= WHAT YOU SHOULD DO =
Extract all lines in the data that contain the word "after".
★ ★ ★ ★
==> src/rtl/dm_req_if.sv <==
// Request/response handshake between the MEM stage and the
// data-memory access controller.
interface dm_req_if;
  logic        req_valid;
  logic        req_ready;
  logic        req_we;
  logic [1:0]  req_size;
  logic        req_unsigned;
  logic [31:0] req_addr;
  logic [31:0] req_wdata;
  logic        resp_valid;
  logic        resp_err;
  logic [31:0] resp_rdata;

  modport master (
    output req_valid,
    input  req_ready,
    output req_we,
    output req_size,
    output req_unsigned,
    output req_addr,
    output req_wdata,
    input  resp_valid,
    input  resp_err,
    input  resp_rdata
  );

  modport slave (
    input  req_valid,
    output req_ready,
    input  req_we,
    input  req_size,
    input  req_unsigned,
    input  req_addr,
    input  req_wdata,
    output resp_valid,
    output resp_err,
    output resp_rdata
  );
endinterface
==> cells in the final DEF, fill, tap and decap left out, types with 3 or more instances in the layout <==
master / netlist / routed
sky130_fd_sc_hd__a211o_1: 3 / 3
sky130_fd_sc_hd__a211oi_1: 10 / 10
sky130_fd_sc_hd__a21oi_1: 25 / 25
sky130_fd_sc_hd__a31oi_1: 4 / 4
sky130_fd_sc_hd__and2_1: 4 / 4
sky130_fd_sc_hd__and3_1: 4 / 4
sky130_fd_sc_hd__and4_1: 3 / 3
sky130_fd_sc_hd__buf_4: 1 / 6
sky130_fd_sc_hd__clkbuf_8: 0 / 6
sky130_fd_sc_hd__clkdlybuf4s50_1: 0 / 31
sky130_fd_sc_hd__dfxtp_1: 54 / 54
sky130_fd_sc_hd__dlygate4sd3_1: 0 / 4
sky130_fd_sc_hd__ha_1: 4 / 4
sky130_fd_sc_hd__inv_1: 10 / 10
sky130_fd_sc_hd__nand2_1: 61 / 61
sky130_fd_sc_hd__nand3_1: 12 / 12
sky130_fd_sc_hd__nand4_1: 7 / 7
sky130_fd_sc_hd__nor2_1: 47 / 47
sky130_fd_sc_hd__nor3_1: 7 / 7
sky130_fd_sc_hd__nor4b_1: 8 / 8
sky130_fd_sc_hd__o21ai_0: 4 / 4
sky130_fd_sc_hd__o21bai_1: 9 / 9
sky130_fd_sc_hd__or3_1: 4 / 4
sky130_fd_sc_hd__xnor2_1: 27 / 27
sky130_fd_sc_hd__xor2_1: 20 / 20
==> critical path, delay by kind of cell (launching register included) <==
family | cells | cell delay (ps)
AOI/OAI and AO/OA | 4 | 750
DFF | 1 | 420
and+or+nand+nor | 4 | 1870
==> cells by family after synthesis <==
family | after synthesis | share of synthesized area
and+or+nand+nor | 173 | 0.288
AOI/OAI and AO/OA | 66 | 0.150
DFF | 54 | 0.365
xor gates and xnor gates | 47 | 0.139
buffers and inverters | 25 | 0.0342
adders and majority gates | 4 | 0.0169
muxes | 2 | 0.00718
### src/rtl/mem_stage_port.sv
// Memory-stage wishbone port: holds a load/store on the bus until ACK or
// timeout, stalling the pipeline, with misalignment and flush handling.
module mem_stage_port
  import lc3b_types::*;
#(
  parameter int unsigned WORD_W  = 16,
  parameter int unsigned LINE_W  = 128,
  parameter int unsigned ADDR_W  = 16,
  parameter int unsigned TIMEOUT = 0
) (
  input  logic                clk,
  input  logic                rst,
  input  logic                req_valid,
  input  logic                req_write,
  input  logic [WORD_W/8-1:0] req_byte_en,
  input  logic [ADDR_W-1:0]   req_addr,
  input  logic [WORD_W-1:0]   req_wdata,
  input  logic                flush,
  output logic                stall,
  output logic                rsp_valid,
  output logic [WORD_W-1:0]   rsp_rdata,
  output logic                rsp_err,
  output logic [ADDR_W-1:0]   wb_adr,
  output logic [LINE_W-1:0]   wb_dat_m,
  input  logic [LINE_W-1:0]   wb_dat_s,
  output logic [LINE_W/8-1:0] wb_sel,
  output logic                wb_we,
  output logic                wb_stb,
  output logic                wb_cyc,
  input  logic                wb_ack
);

  localparam int unsigned WB      = word_bytes(WORD_W);
  localparam int unsigned LB      = LINE_W / 8;
  localparam int unsigned CNT_W   = wait_cnt_w(TIMEOUT);
  localparam int unsigned TO_LAST = (TIMEOUT == 0) ? 0 : TIMEOUT - 1;

  mem_port_state_t state, state_d;

  logic [CNT_W-1:0]  cnt, cnt_d;
  logic              kill, kill_d;
  logic              rsp_valid_d, rsp_err_d;
  logic [WORD_W-1:0] rsp_rdata_d;
  logic [ADDR_W-1:0] wb_adr_d;
  logic [LINE_W-1:0] wb_dat_m_d;
  logic [LB-1:0]     wb_sel_d;
  logic              wb_we_d, wb_cyc_d;

  logic [ADDR_W-1:0] lane_addr;
  logic [LB-1:0]     lane_sel;
  logic [LINE_W-1:0] lane_wdata;
  logic [WORD_W-1:0] lane_rdata;
  logic              misaligned;
  logic              timeout_hit;
  logic              killed;

  // Steering uses the incoming request in IDLE and the held address while on the bus.
  assign lane_addr = (state == IDLE) ? req_addr : wb_adr;

  line_lane_select #(
    .WORD_W (WORD_W),
    .LINE_W (LINE_W),
    .ADDR_W (ADDR_W)
  ) u_lane (
    .addr       (lane_addr),
    .byte_en    (req_byte_en),
    .wdata      (req_wdata),
    .line       (wb_dat_s),
    .sel        (lane_sel),
    .line_wdata (lane_wdata),
    .rdata      (lane_rdata)
  );

  assign misaligned  = (&req_byte_en) && ((req_addr & ADDR_W'(WB - 1)) != '0);
  assign timeout_hit = (TIMEOUT != 0) && (cnt == CNT_W'(TO_LAST));
  assign killed      = kill | flush;

  assign stall  = ~rst & req_valid & ~flush & (state != DONE);
  assign wb_stb = wb_cyc;

  // Next-state and next-register values.
  always_comb begin
    state_d     = state;
    cnt_d       = cnt;
    kill_d      = kill;
    rsp_valid_d = 1'b0;
    rsp_err_d   = 1'b0;
    rsp_rdata_d = rsp_rdata;
    wb_adr_d    = wb_adr;
    wb_dat_m_d  = wb_dat_m;
    wb_sel_d    = wb_sel;
    wb_we_d     = wb_we;
    wb_cyc_d    = wb_cyc;

    unique case (state)
      IDLE: begin
        if (req_valid && !flush) begin
          wb_adr_d   = req_addr;
          wb_we_d    = req_write;
          wb_sel_d   = lane_sel;
          wb_dat_m_d = lane_wdata;
          cnt_d      = '0;
          kill_d     = 1'b0;
          if (misaligned) begin
            state_d     = DONE;
            rsp_valid_d = 1'b1;
            rsp_err_d   = 1'b1;
            rsp_rdata_d = '0;
          end else begin
            state_d  = BUSY;
            wb_cyc_d = 1'b1;
          end
        end
      end
      BUSY: begin
        if (cnt != {CNT_W{1'b1}}) cnt_d = cnt + CNT_W'(1);
        if (flush) kill_d = 1'b1;
        // ACK takes priority over a timeout landing in the same cycle.
        if (wb_ack) begin
          state_d     = DONE;
          wb_cyc_d    = 1'b0;
          rsp_valid_d = ~killed;
          rsp_rdata_d = lane_rdata;
        end else if (timeout_hit) begin
          state_d     = DONE;
          wb_cyc_d    = 1'b0;
          rsp_valid_d = ~killed;
          rsp_err_d   = ~killed;
          rsp_rdata_d = '0;
        end
      end
      DONE: begin
        state_d = IDLE;
        kill_d  = 1'b0;
        cnt_d   = '0;
      end
      default: begin
        state_d  = IDLE;
        wb_cyc_d = 1'b0;
      end
    endcase
  end

  always_ff @(posedge clk) begin
    if (rst) begin
      state     <= IDLE;
      cnt       <= '0;
      kill      <= 1'b0;
      rsp_valid <= 1'b0;
      rsp_err   <= 1'b0;
      rsp_rdata <= '0;
      wb_adr    <= '0;
      wb_dat_m  <= '0;
      wb_sel    <= '0;
      wb_we     <= 1'b0;
      wb_cyc    <= 1'b0;
    end else begin
      state     <= state_d;
      cnt       <= cnt_d;
      kill      <= kill_d;
      rsp_valid <= rsp_valid_d;
      rsp_err   <= rsp_err_d;
      rsp_rdata <= rsp_rdata_d;
      wb_adr    <= wb_adr_d;
      wb_dat_m  <= wb_dat_m_d;
      wb_sel    <= wb_sel_d;
      wb_we     <= wb_we_d;
      wb_cyc    <= wb_cyc_d;
    end
  end

endmodule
★ ★ ★ ★
= TASK RESULT =
==> cells by family after synthesis <==
family | after synthesis | share of synthesized area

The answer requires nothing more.